Find the vertex of F(x) by using the formula for the x-coordinate of the vertex.
F(x)= 4x^2 - 3x - 6
I don't exactly understand this question. could someone clear it up and help me solve it? Thanks!!
factor it:
F(x)=4(x^2-3/4x ) -6
F(x)=4(x^2-3/4 x + 9/64) - 6 - 4*9/64
= 4(x-3/8)^2 -( )
Well,it is obvious that x=3/8 is the x vertix. Putting that x in, then y= -6-36/64
check my thinking.
Finding the vertex of a quadratic function can be done using the formula for the x-coordinate of the vertex, which is given by x=-b/2a. The general form of a quadratic function is F(x) = ax^2 + bx + c, where a, b, and c are coefficients.

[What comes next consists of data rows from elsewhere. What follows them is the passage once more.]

$ cat src/sfs_pkg.sv
// Shared types, constants and helpers for the servo frame sweeper.
// No dependencies; imported by every module of the block.
`default_nettype none

package sfs_pkg;

	// Field widths
	localparam int OP_W    = 1;
	localparam int YAW_W   = 13;
	localparam int MODE_W  = 2;
	localparam int BYTE_W  = 8;
	localparam int REG_W   = 8;
	localparam int ANGLE_W = 8;
	localparam int APB_W   = 32;
	localparam int ADDR_W  = 3;

	localparam int DEFAULT_YAW_FRAC_BITS = 4;

	// Frame bytes and angle constants
	localparam logic [BYTE_W-1:0]  FRAME_START = 8'h24;
	localparam logic [BYTE_W-1:0]  FRAME_END   = 8'h23;
	localparam logic [BYTE_W-1:0]  DIGIT_BASE  = 8'd48;
	localparam logic [BYTE_W-1:0]  SERVO_BASE  = 8'd64;
	localparam logic [ANGLE_W-1:0] YAW_CENTER  = 8'd90;
	localparam logic [ANGLE_W-1:0] ANGLE_MAX   = 8'd180;

	// Register reset values and indexes
	localparam logic [REG_W-1:0] HOLD_RESET   = 8'd30;
	localparam logic [REG_W-1:0] PERIOD_RESET = 8'd60;
	localparam logic REG_HOLD   = 1'b0;
	localparam logic REG_PERIOD = 1'b1;

	// Operation and mode codes
	localparam logic [OP_W-1:0]   OP_TICK    = 1'b0;
	localparam logic [OP_W-1:0]   OP_INIT    = 1'b1;
	localparam logic [MODE_W-1:0] MODE_IDLE  = 2'd0;
	localparam logic [MODE_W-1:0] MODE_SWEEP = 2'd1;

	typedef struct packed {
		logic [REG_W-1:0] hold;
		logic [REG_W-1:0] period;
	} cfg_t;

	typedef struct packed {
		logic       hund;
		logic [3:0] tens;
		logic [3:0] units;
	} digits_t;

	// One burst: yaw digits for servos 1 and 3, 180-or-0 flags for servos 5 and 7
	typedef struct packed {
		digits_t yaw;
		logic    s5_hi;
		logic    s7_hi;
	} desc_t;

	// Split an angle of 0..180 into decimal digits (reciprocal multiply for tens)
	function automatic digits_t to_digits(input logic [ANGLE_W-1:0] a);
		digits_t    d;
		logic [6:0] rem;
		logic [14:0] prod;
		d.hund  = (a >= 8'd100);
		rem     = d.hund ? 7'(a - 8'd100) : 7'(a);
		prod    = 15'(rem) * 15'd205;
		d.tens  = prod[14:11];
		d.units = 4'(rem - 7'(d.tens) * 7'd10);
		return d;
	endfunction

endpackage

`default_nettype wire

$ cat src/sfs_front.sv
// Front end: accepts items, updates the wiper counter and builds a burst descriptor.
// Depends on sfs_pkg.
`default_nettype none

module sfs_front
	import sfs_pkg::*;
#(
	parameter int YAW_FRAC_BITS = DEFAULT_YAW_FRAC_BITS
) (
	input  wire logic                     clk,
	input  wire logic                     arst_n,
	input  wire logic                     push,
	output logic                          full,
	input  wire logic [OP_W-1:0]          op,
	input  wire logic signed [YAW_W-1:0]  yaw_q4,
	input  wire logic [MODE_W-1:0]        clean_mode,
	input  wire cfg_t                     cfg,
	output logic                          q_push,
	input  wire logic                     q_full,
	output desc_t                         q_desc
);

	localparam int FXW = (YAW_W > ANGLE_W + YAW_FRAC_BITS) ? YAW_W : ANGLE_W + YAW_FRAC_BITS;
	localparam int VW  = FXW + 2;
	localparam logic signed [VW-1:0] CENTER_FX = VW'(YAW_CENTER) <<< YAW_FRAC_BITS;

	logic                 accept;
	logic signed [VW-1:0] v;
	logic signed [VW-1:0] v_sh;
	logic [ANGLE_W-1:0]   angle;
	logic [REG_W-1:0]     count_base;
	logic [REG_W-1:0]     count_nxt;
	logic                 up_nxt;

	logic                 valid_s1;
	logic [ANGLE_W-1:0]   angle_s1;
	logic                 s5_hi_s1;
	logic                 s7_hi_s1;

	logic [REG_W-1:0]     sweep_count_q;
	logic                 wiper_up_q;

	assign full   = valid_s1 && q_full;
	assign accept = push && !full;

	// Yaw angle: trunc(90 - yaw), clamped to 0..180
	assign v    = CENTER_FX - {{(VW-YAW_W){yaw_q4[YAW_W-1]}}, yaw_q4};
	assign v_sh = v >>> YAW_FRAC_BITS;
	always_comb begin
		if (v[VW-1]) begin
			angle = '0;
		end else if (v_sh > VW'(ANGLE_MAX)) begin
			angle = ANGLE_MAX;
		end else begin
			angle = v_sh[ANGLE_W-1:0];
		end
	end

	// Wiper counter: sweep below hold, wrap at period, idle mode clears, others hold
	always_comb begin
		count_base = sweep_count_q;
		count_nxt  = sweep_count_q;
		up_nxt     = wiper_up_q;
		case (clean_mode)
			MODE_SWEEP: begin
				if (sweep_count_q >= cfg.hold) begin
					up_nxt = 1'b0;
					if (sweep_count_q >= cfg.period) begin
						count_base = '0;
					end
				end else begin
					up_nxt = 1'b1;
				end
				count_nxt = count_base + 8'd1;
			end
			MODE_IDLE: begin
				up_nxt    = 1'b0;
				count_nxt = '0;
			end
			default: begin
				up_nxt    = wiper_up_q;
				count_nxt = sweep_count_q;
			end
		endcase
	end

	// Advance sweep state on every accepted tick
	always_ff @(posedge clk or negedge arst_n) begin
		if (!arst_n) begin
			sweep_count_q <= '0;
			wiper_up_q    <= 1'b0;
		end else if (accept && op == OP_TICK) begin
			sweep_count_q <= count_nxt;
			wiper_up_q    <= up_nxt;
		end
	end

	// Stage 1: hold the clamped angle and wiper flags until the queue takes them
	always_ff @(posedge clk or negedge arst_n) begin
		if (!arst_n) begin
			valid_s1 <= 1'b0;
		end else if (accept) begin
			valid_s1 <= 1'b1;
		end else if (!q_full) begin
			valid_s1 <= 1'b0;
		end
	end

	always_ff @(posedge clk) begin
		if (accept) begin
			if (op == OP_INIT) begin
				angle_s1 <= '0;
				s5_hi_s1 <= 1'b1;
				s7_hi_s1 <= 1'b1;
			end else begin
				angle_s1 <= angle;
				s5_hi_s1 <= up_nxt;
				s7_hi_s1 <= !up_nxt;
			end
		end
	end

	// Split into digits on the way into the queue
	assign q_push       = valid_s1;
	assign q_desc.yaw   = to_digits(angle_s1);
	assign q_desc.s5_hi = s5_hi_s1;
	assign q_desc.s7_hi = s7_hi_s1;

endmodule

`default_nettype wire

$ cat src/sfs_queue.sv
// Two-entry descriptor queue between front end and frame serialiser.
// Depends on sfs_pkg.
`default_nettype none

module sfs_queue
	import sfs_pkg::*;
(
	input  wire logic  clk,
	input  wire logic  arst_n,
	input  wire logic  wr_en,
	input  wire desc_t wr_desc,
	output logic       q_full,
	input  wire logic  rd_en,
	output logic       q_empty,
	output desc_t      rd_desc
);

	desc_t      mem_q [2];
	logic       wr_ptr_q;
	logic       rd_ptr_q;
	logic [1:0] count_q;
	logic       do_wr;
	logic       do_rd;

	assign q_full  = (count_q == 2'd2);
	assign q_empty = (count_q == 2'd0);
	assign do_wr   = wr_en && !q_full;
	assign do_rd   = rd_en && !q_empty;
	assign rd_desc = mem_q[rd_ptr_q];

	// Store an entry on each write
	always_ff @(posedge clk) begin
		if (do_wr) begin
			mem_q[wr_ptr_q] <= wr_desc;
		end
	end

	// Advance pointers and fill level
	always_ff @(posedge clk or negedge arst_n) begin
		if (!arst_n) begin
			wr_ptr_q <= 1'b0;
			rd_ptr_q <= 1'b0;
			count_q  <= '0;
		end else begin
			if (do_wr) begin
				wr_ptr_q <= !wr_ptr_q;
			end
			if (do_rd) begin
				rd_ptr_q <= !rd_ptr_q;
			end
			if (do_wr && !do_rd) begin
				count_q <= count_q + 2'd1;
			end else if (do_rd && !do_wr) begin
				count_q <= count_q - 2'd1;
			end
		end
	end

endmodule

`default_nettype wire

$ cat src/sfs_back.sv
// Frame serialiser: turns each descriptor into four 6-byte ASCII frames.
// Depends on sfs_pkg.
`default_nettype none

module sfs_back
	import sfs_pkg::*;
(
	input  wire logic               clk,
	input  wire logic               arst_n,
	input  wire logic               q_empty,
	input  wire desc_t              q_desc,
	output logic                    q_pop,
	output logic                    empty,
	input  wire logic               pop,
	output logic [BYTE_W-1:0]       tx_byte,
	output logic                    last
);

	localparam logic [2:0] POS_START = 3'd0;
	localparam logic [2:0] POS_ID    = 3'd1;
	localparam logic [2:0] POS_HUND  = 3'd2;
	localparam logic [2:0] POS_TENS  = 3'd3;
	localparam logic [2:0] POS_UNITS = 3'd4;
	localparam logic [2:0] POS_END   = 3'd5;
	localparam logic [1:0] FRAME_LAST = 2'd3;

	desc_t             cur_q;
	logic              cur_valid_q;
	logic [1:0]        frame_q;
	logic [2:0]        pos_q;
	logic              out_valid_q;
	logic [BYTE_W-1:0] byte_q;
	logic              last_q;

	logic              out_free;
	logic              emit;
	logic              burst_end;
	logic              take;
	digits_t           dig;
	logic [BYTE_W-1:0] byte_nxt;

	assign out_free  = !out_valid_q || pop;
	assign emit      = cur_valid_q && out_free;
	assign burst_end = (frame_q == FRAME_LAST) && (pos_q == POS_END);
	assign take      = !q_empty && (!cur_valid_q || (emit && burst_end));
	assign q_pop     = take;

	// Pick the angle digits of the current frame
	always_comb begin
		case (frame_q)
			2'd0, 2'd1: dig = cur_q.yaw;
			2'd2:       dig = cur_q.s5_hi ? to_digits(ANGLE_MAX) : to_digits('0);
			default:    dig = cur_q.s7_hi ? to_digits(ANGLE_MAX) : to_digits('0);
		endcase
	end

	// Byte of the current frame position
	always_comb begin
		case (pos_q)
			POS_START: byte_nxt = FRAME_START;
			POS_ID:    byte_nxt = SERVO_BASE + {5'b0, frame_q, 1'b1};
			POS_HUND:  byte_nxt = DIGIT_BASE + {7'b0, dig.hund};
			POS_TENS:  byte_nxt = DIGIT_BASE + {4'b0, dig.tens};
			POS_UNITS: byte_nxt = DIGIT_BASE + {4'b0, dig.units};
			POS_END:   byte_nxt = FRAME_END;
			default:   byte_nxt = FRAME_END;
		endcase
	end

	// Load a descriptor and step through its 24 bytes
	always_ff @(posedge clk or negedge arst_n) begin
		if (!arst_n) begin
			cur_valid_q <= 1'b0;
			frame_q     <= '0;
			pos_q       <= POS_START;
		end else if (take) begin
			cur_valid_q <= 1'b1;
			frame_q     <= '0;
			pos_q       <= POS_START;
		end else if (emit) begin
			if (burst_end) begin
				cur_valid_q <= 1'b0;
			end
			if (pos_q == POS_END) begin
				pos_q   <= POS_START;
				frame_q <= frame_q + 2'd1;
			end else begin
				pos_q <= pos_q + 3'd1;
			end
		end
	end

	always_ff @(posedge clk) begin
		if (take) begin
			cur_q <= q_desc;
		end
	end

	// Output register: hold the byte until it is popped
	always_ff @(posedge clk or negedge arst_n) begin
		if (!arst_n) begin
			out_valid_q <= 1'b0;
		end else if (emit) begin
			out_valid_q <= 1'b1;
		end else if (pop) begin
			out_valid_q <= 1'b0;
		end
	end

	always_ff @(posedge clk) begin
		if (emit) begin
			byte_q <= byte_nxt;
			last_q <= burst_end;
		end
	end

	assign empty   = !out_valid_q;
	assign tx_byte = byte_q;
	assign last    = last_q;

endmodule

`default_nettype wire

$ cat src/servo_ascii_frame_sweeper.sv
// Top level of the servo frame sweeper: configuration registers and the three parts.
// Depends on sfs_pkg, sfs_front, sfs_queue and sfs_back.
//
// Channel   Handshake                 Payload
// input     push / full               op, yaw_q4, clean_mode
// result    empty / pop               tx_byte, last (24 per item)
// config    psel penable pwrite       paddr, pwdata, prdata (hold at 0x0, period at 0x4)
//
// Each item yields 24 result transactions, one per cycle from the frame serialiser with
// pop held high; items follow back to back while the queue holds the next one.
// After acceptance the first byte passes stage 1, queue, burst and output registers.
// The front end takes further items while a burst streams out, until the two-entry
// queue and stage 1 are full. Reset clears counters, pointers, valid flags and the wiper
// state and loads the register defaults; data registers are left as they are.
`default_nettype none

module servo_ascii_frame_sweeper
	import sfs_pkg::*;
#(
	parameter int YAW_FRAC_BITS = DEFAULT_YAW_FRAC_BITS
) (
	input  wire logic                    clk,
	input  wire logic                    arst_n,
	input  wire logic                    push,
	output logic                         full,
	input  wire logic [OP_W-1:0]         op,
	input  wire logic signed [YAW_W-1:0] yaw_q4,
	input  wire logic [MODE_W-1:0]       clean_mode,
	output logic                         empty,
	input  wire logic                    pop,
	output logic [BYTE_W-1:0]            tx_byte,
	output logic                         last,
	input  wire logic                    psel,
	input  wire logic                    penable,
	input  wire logic                    pwrite,
	input  wire logic [ADDR_W-1:0]       paddr,
	input  wire logic [APB_W-1:0]        pwdata,
	output logic [APB_W-1:0]             prdata,
	output logic                         pready
);

	cfg_t  cfg_q;
	logic  cfg_wr;
	logic  q_push;
	logic  q_full;
	logic  q_empty;
	logic  q_pop;
	desc_t push_desc;
	desc_t head_desc;

	// Configuration writes complete in the access phase
	assign pready = 1'b1;
	assign cfg_wr = psel && penable && pwrite && pready;

	always_ff @(posedge clk or negedge arst_n) begin
		if (!arst_n) begin
			cfg_q.hold   <= HOLD_RESET;
			cfg_q.period <= PERIOD_RESET;
		end else if (cfg_wr) begin
			case (paddr[2])
				REG_HOLD:   cfg_q.hold   <= pwdata[REG_W-1:0];
				REG_PERIOD: cfg_q.period <= pwdata[REG_W-1:0];
				default:    cfg_q.hold   <= cfg_q.hold;
			endcase
		end
	end

	assign prdata = (paddr[2] == REG_PERIOD) ? APB_W'(cfg_q.period) : APB_W'(cfg_q.hold);

	sfs_front #(
		.YAW_FRAC_BITS(YAW_FRAC_BITS)
	) u_front (
		.clk       (clk),
		.arst_n    (arst_n),
		.push      (push),
		.full      (full),
		.op        (op),
		.yaw_q4    (yaw_q4),
		.clean_mode(clean_mode),
		.cfg       (cfg_q),
		.q_push    (q_push),
		.q_full    (q_full),
		.q_desc    (push_desc)
	);

	sfs_queue u_queue (
		.clk    (clk),
		.arst_n (arst_n),
		.wr_en  (q_push),
		.wr_desc(push_desc),
		.q_full (q_full),
		.rd_en  (q_pop),
		.q_empty(q_empty),
		.rd_desc(head_desc)
	);

	sfs_back u_back (
		.clk    (clk),
		.arst_n (arst_n),
		.q_empty(q_empty),
		.q_desc (head_desc),
		.q_pop  (q_pop),
		.empty  (empty),
		.pop    (pop),
		.tx_byte(tx_byte),
		.last   (last)
	);

endmodule

`default_nettype wire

In this case, the quadratic function is F(x) = 4x^2 - 3x - 6. Comparing this to the general form, we can see that a = 4, b = -3, and c = -6.
To find the x-coordinate of the vertex, we can substitute these values into the formula x = -b/2a.
x = -(-3) / (2 * 4)
x = 3 / 8
So, the x-coordinate of the vertex is 3/8.
Now, to find the y-coordinate of the vertex, we can substitute this x-coordinate back into the original function.
F(3/8) = 4(3/8)^2 - 3(3/8) - 6
=(9/8) - (9/8) - 6
=(9/8) - (9/8) - 6*(8/8)
= (9 - 9 - 48) / 8
= -48/8
= -6
Therefore, the vertex of the function F(x) = 4x^2 - 3x - 6 is (3/8, -6).